- _Problem requirements_:
Wherever the word "another" turns up in a line of the entries, copy that line.

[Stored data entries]
BEGIN

## config.mk

```make
export PLATFORM = sky130hd
export DESIGN_NAME = lcd_pixel_pack_adapter
export DESIGN_NICKNAME = d
export VERILOG_FILES = /design/src/rtl/lcd_pixel_pack_adapter_pkg.sv /design/src/rtl/lcd_pixel_pack_adapter.sv
export SDC_FILE = /design/constraint.sdc
export NUM_CORES = 1
export LEC_CHECK = 0
export BUFFER_PORTS_ARGS = -buffer_cell sky130_fd_sc_hd__buf_2
export CAP_MARGIN = 20
export CORE_MARGIN = 3
export CORE_UTILIZATION = 35
export DETAILED_ROUTE_END_ITERATION = 8
export PLACE_DENSITY = 0.52
export SLEW_MARGIN = 20
export SYNTH_ARGS = -nofsm -noshare
export SYNTH_HDL_FRONTEND = slang
export SYNTH_SLANG_ARGS = --single-unit
```

## constraint.sdc

```tcl
create_clock -name clk -period 3.4 [get_ports clk]
set_clock_uncertainty 0.15 [all_clocks]
set_input_delay 0.51 -clock clk [delete_from_list [all_inputs] [get_ports clk]]
set_output_delay 0.51 -clock clk [all_outputs]
set_load 0.01 [all_outputs]
```

## src/rtl/lcd_pixel_pack_adapter_pkg.sv

```systemverilog
// Shared constants for the LCD pixel stream adapters.
// Lane 0 is the most significant symbol of a beat.
package lcd_pixel_pack_adapter_pkg;

   localparam int SYMBOL_W         = 8;
   localparam int SYMBOLS_PER_BEAT = 3;
   localparam int EMPTY_W          = 2;
   localparam int BEAT_W           = SYMBOL_W * SYMBOLS_PER_BEAT;

   typedef logic [1:0] lane_t;

   localparam lane_t LANE0 = 2'd0;
   localparam lane_t LANE1 = 2'd1;
   localparam lane_t LANE2 = 2'd2;

   function automatic int lane_lsb(input lane_t lane);
      return (SYMBOLS_PER_BEAT - 1 - int'(lane)) * SYMBOL_W;
   endfunction

endpackage

```

## src/rtl/lcd_pixel_pack_adapter.sv

```systemverilog
// Packs an 8-bit Avalon-ST symbol stream into 24-bit beats,
// preserving sop/eop and generating empty on short final beats.
module lcd_pixel_pack_adapter
   import lcd_pixel_pack_adapter_pkg::*;
(
   input  logic                clk,
   input  logic                reset_n,
   output logic                in_ready,
   input  logic                in_valid,
   input  logic [SYMBOL_W-1:0] in_data,
   input  logic                in_startofpacket,
   input  logic                in_endofpacket,
   input  logic                out_ready,
   output logic                out_valid,
   output logic [BEAT_W-1:0]   out_data,
   output logic                out_startofpacket,
   output logic                out_endofpacket,
   output logic [EMPTY_W-1:0]  out_empty
);

   lane_t               r_cnt;
   logic [SYMBOL_W-1:0] r_hold0;
   logic [SYMBOL_W-1:0] r_hold1;
   logic                r_hold_sop;

   logic                r_out_valid;
   logic [BEAT_W-1:0]   r_out_data;
   logic                r_out_sop;
   logic                r_out_eop;
   logic [EMPTY_W-1:0]  r_out_empty;

   logic                w_in_ready;
   logic                w_in_xfer;
   lane_t               w_lane;
   logic                w_emit;
   logic [BEAT_W-1:0]   w_held;
   logic [BEAT_W-1:0]   w_sym;
   logic [BEAT_W-1:0]   w_beat;
   logic                w_beat_sop;
   logic [EMPTY_W-1:0]  w_empty;

   assign w_in_ready = out_ready || !r_out_valid;
   assign w_in_xfer  = in_valid && w_in_ready;

   // A sop symbol always restarts at lane 0, dropping any partial beat.
   assign w_lane = in_startofpacket ? LANE0 : r_cnt;
   assign w_emit = w_in_xfer && (in_endofpacket || (w_lane == LANE2));

   always_comb begin
      w_held = '0;
      case (w_lane)
         LANE1:   w_held = {r_hold0, {(2*SYMBOL_W){1'b0}}};
         LANE2:   w_held = {r_hold0, r_hold1, {SYMBOL_W{1'b0}}};
         default: w_held = '0;
      endcase
   end

   assign w_sym      = BEAT_W'(in_data) << lane_lsb(w_lane);
   assign w_beat     = w_held | w_sym;
   assign w_beat_sop = (w_lane == LANE0) ? in_startofpacket : r_hold_sop;
   assign w_empty    = in_endofpacket ? EMPTY_W'(LANE2 - w_lane) : '0;

   always_ff @(posedge clk or negedge reset_n) begin
      if (!reset_n) begin
         r_cnt      <= LANE0;
         r_hold0    <= '0;
         r_hold1    <= '0;
         r_hold_sop <= 1'b0;
      end else if (w_in_xfer) begin
         if (w_emit) begin
            r_cnt      <= LANE0;
            r_hold_sop <= 1'b0;
         end else begin
            r_cnt <= w_lane + 2'd1;
            if (w_lane == LANE0) begin
               r_hold0    <= in_data;
               r_hold_sop <= in_startofpacket;
            end else begin
               r_hold1 <= in_data;
            end
         end
      end
   end

   // A new beat may replace one leaving in the same cycle.
   always_ff @(posedge clk or negedge reset_n) begin
      if (!reset_n) begin
         r_out_valid <= 1'b0;
         r_out_data  <= '0;
         r_out_sop   <= 1'b0;
         r_out_eop   <= 1'b0;
         r_out_empty <= '0;
      end else if (w_emit) begin
         r_out_valid <= 1'b1;
         r_out_data  <= w_beat;
         r_out_sop   <= w_beat_sop;
         r_out_eop   <= in_endofpacket;
         r_out_empty <= w_empty;
      end else if (out_ready) begin
         r_out_valid <= 1'b0;
      end
   end

   assign in_ready          = w_in_ready;
   assign out_valid         = r_out_valid;
   assign out_data          = r_out_data;
   assign out_startofpacket = r_out_sop;
   assign out_endofpacket   = r_out_eop;
   assign out_empty         = r_out_empty;

endmodule
```

## After elaboration in Yosys (flattened, before gate mapping)

Index checks and enable logic that the tools add are counted.

- Register bits after elaboration: 48
- Bits in latches: 0
- Bits in writable memories: 0
- ROM bits: 0
- Input port bits: 14
- Output and inout port bits: 30
- Memories: 0

- $add $sub $neg: 3
- $mul: 0
- Divide/modulo/power cells: 0
- Order comparisons: 0
- Eq/ne operators: 2
- Shifts and indexed selects: 1
- Multiplexer cells: 8
- Bitwise gates (word level): 3
- Reduce and logical (&&, ||, !) cells: 9

Operators with widths:

| cell | number |
|---|---|
| $pmux W24 S2 | 1 |
| $shl A8 B32 Y24 | 1 |
| $or A24 B24 Y24 | 1 |
| $mux W2 | 3 |
| $reduce_and A3 Y1 | 2 |
| $mux W1 | 4 |
| $sub A2 B2 Y3 const A | 1 |
| $add A2 B1 Y2 const B | 1 |
| $eq A2 B1 Y1 const B | 1 |
| $eq A2 B2 Y1 const B | 1 |
| $logic_and A1 B1 Y1 | 2 |
| $logic_not A2 Y1 | 1 |
| $logic_or A1 B1 Y1 | 2 |
| $not A1 Y1 | 2 |
| $reduce_bool A2 Y1 | 1 |
| $sub A2 B2 Y2 const A | 1 |
| $logic_not A1 Y1 | 1 |

## Longest topological paths before layout

Gate-level depths: netlist of run 1.

- Depth after elaboration: 6
- Gate-level depth with buffers: 8
- Depth with buffers taken out: 6

## Worst setup path before layout of run 1

No wires, ideal clock.

- Kind: in2reg
- From: input port in_startofpacket
- To: register r_out_data[16] (netlist: out_data[16])
- Data arrival time: 1.945 ns
- Required time: 3.125 ns
- Slack: 1.180 ns
- Cell stages on the path: 7
- Path buffers: 2
- Cell sequence: nand2b_1 > buf_2 > ha_1 > and2b_1 > buf_6 > a32o_1 > mux2_4

- Longest elaborated chain between the ends: 4

Ends and longest elaborated chain:

| what | RTL line | RTL |
|---|---|---|
| from (decl) | lcd_pixel_pack_adapter.sv:11 | `input logic in_startofpacket,` |
| $mux W2 * | lcd_pixel_pack_adapter.sv:46 | `assign w_lane = in_startofpacket ? LANE0 : r_cnt;` |
| $sub A2 B2 Y3, or another cell as far along | lcd_pixel_pack_adapter_pkg.sv:17 | `return (SYMBOLS_PER_BEAT - 1 - int'(lane)) * SYMBOL_W;` |
| $shl A8 B32 Y24, or another cell as far along | lcd_pixel_pack_adapter.sv:58 | `assign w_sym = BEAT_W'(in_data) << lane_lsb(w_lane);` |
| $or A24 B24 Y24 or $logic_and A1 B1 Y1 (tied branches) | lcd_pixel_pack_adapter.sv:59, lcd_pixel_pack_adapter.sv:47 |  |
| to (signal assigned) | lcd_pixel_pack_adapter.sv:95 | `r_out_data <= w_beat;` |
| to (decl) | lcd_pixel_pack_adapter.sv:27 | `logic [BEAT_W-1:0] r_out_data;` |

Every way passes the cells marked *; elsewhere a longest branch is shown, timed or not.
A chain may end at the register's enable or synchronous reset.

## Worst setup path in the final report of run 1

- From: register r_cnt[1]
- To: register r_out_data[17] (netlist: out_data[17])

- Longest elaborated chain between the ends: 4

Ends and longest elaborated chain:

| what | RTL line | RTL |
|---|---|---|
| from (decl) | lcd_pixel_pack_adapter.sv:21 | `lane_t r_cnt;` |
| from (signal assigned) | lcd_pixel_pack_adapter.sv:74 | `r_cnt <= w_lane + 2'd1;` |
| $mux W2 * | lcd_pixel_pack_adapter.sv:46 |  |
| $sub A2 B2 Y3, or another cell as far along | lcd_pixel_pack_adapter_pkg.sv:17 |  |
| $shl A8 B32 Y24, or another cell as far along | lcd_pixel_pack_adapter.sv:58 |  |
| $or A24 B24 Y24 or $logic_and A1 B1 Y1 (tied branches) | lcd_pixel_pack_adapter.sv:59, lcd_pixel_pack_adapter.sv:47 |  |

Marks and branches as above.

END

- _Reply_:
| $sub A2 B2 Y3, or another cell as far along | lcd_pixel_pack_adapter_pkg.sv:17 | `return (SYMBOLS_PER_BEAT - 1 - int'(lane)) * SYMBOL_W;` |
| $shl A8 B32 Y24, or another cell as far along | lcd_pixel_pack_adapter.sv:58 | `assign w_sym = BEAT_W'(in_data) << lane_lsb(w_lane);` |
| $sub A2 B2 Y3, or another cell as far along | lcd_pixel_pack_adapter_pkg.sv:17 |  |
| $shl A8 B32 Y24, or another cell as far along | lcd_pixel_pack_adapter.sv:58 |  |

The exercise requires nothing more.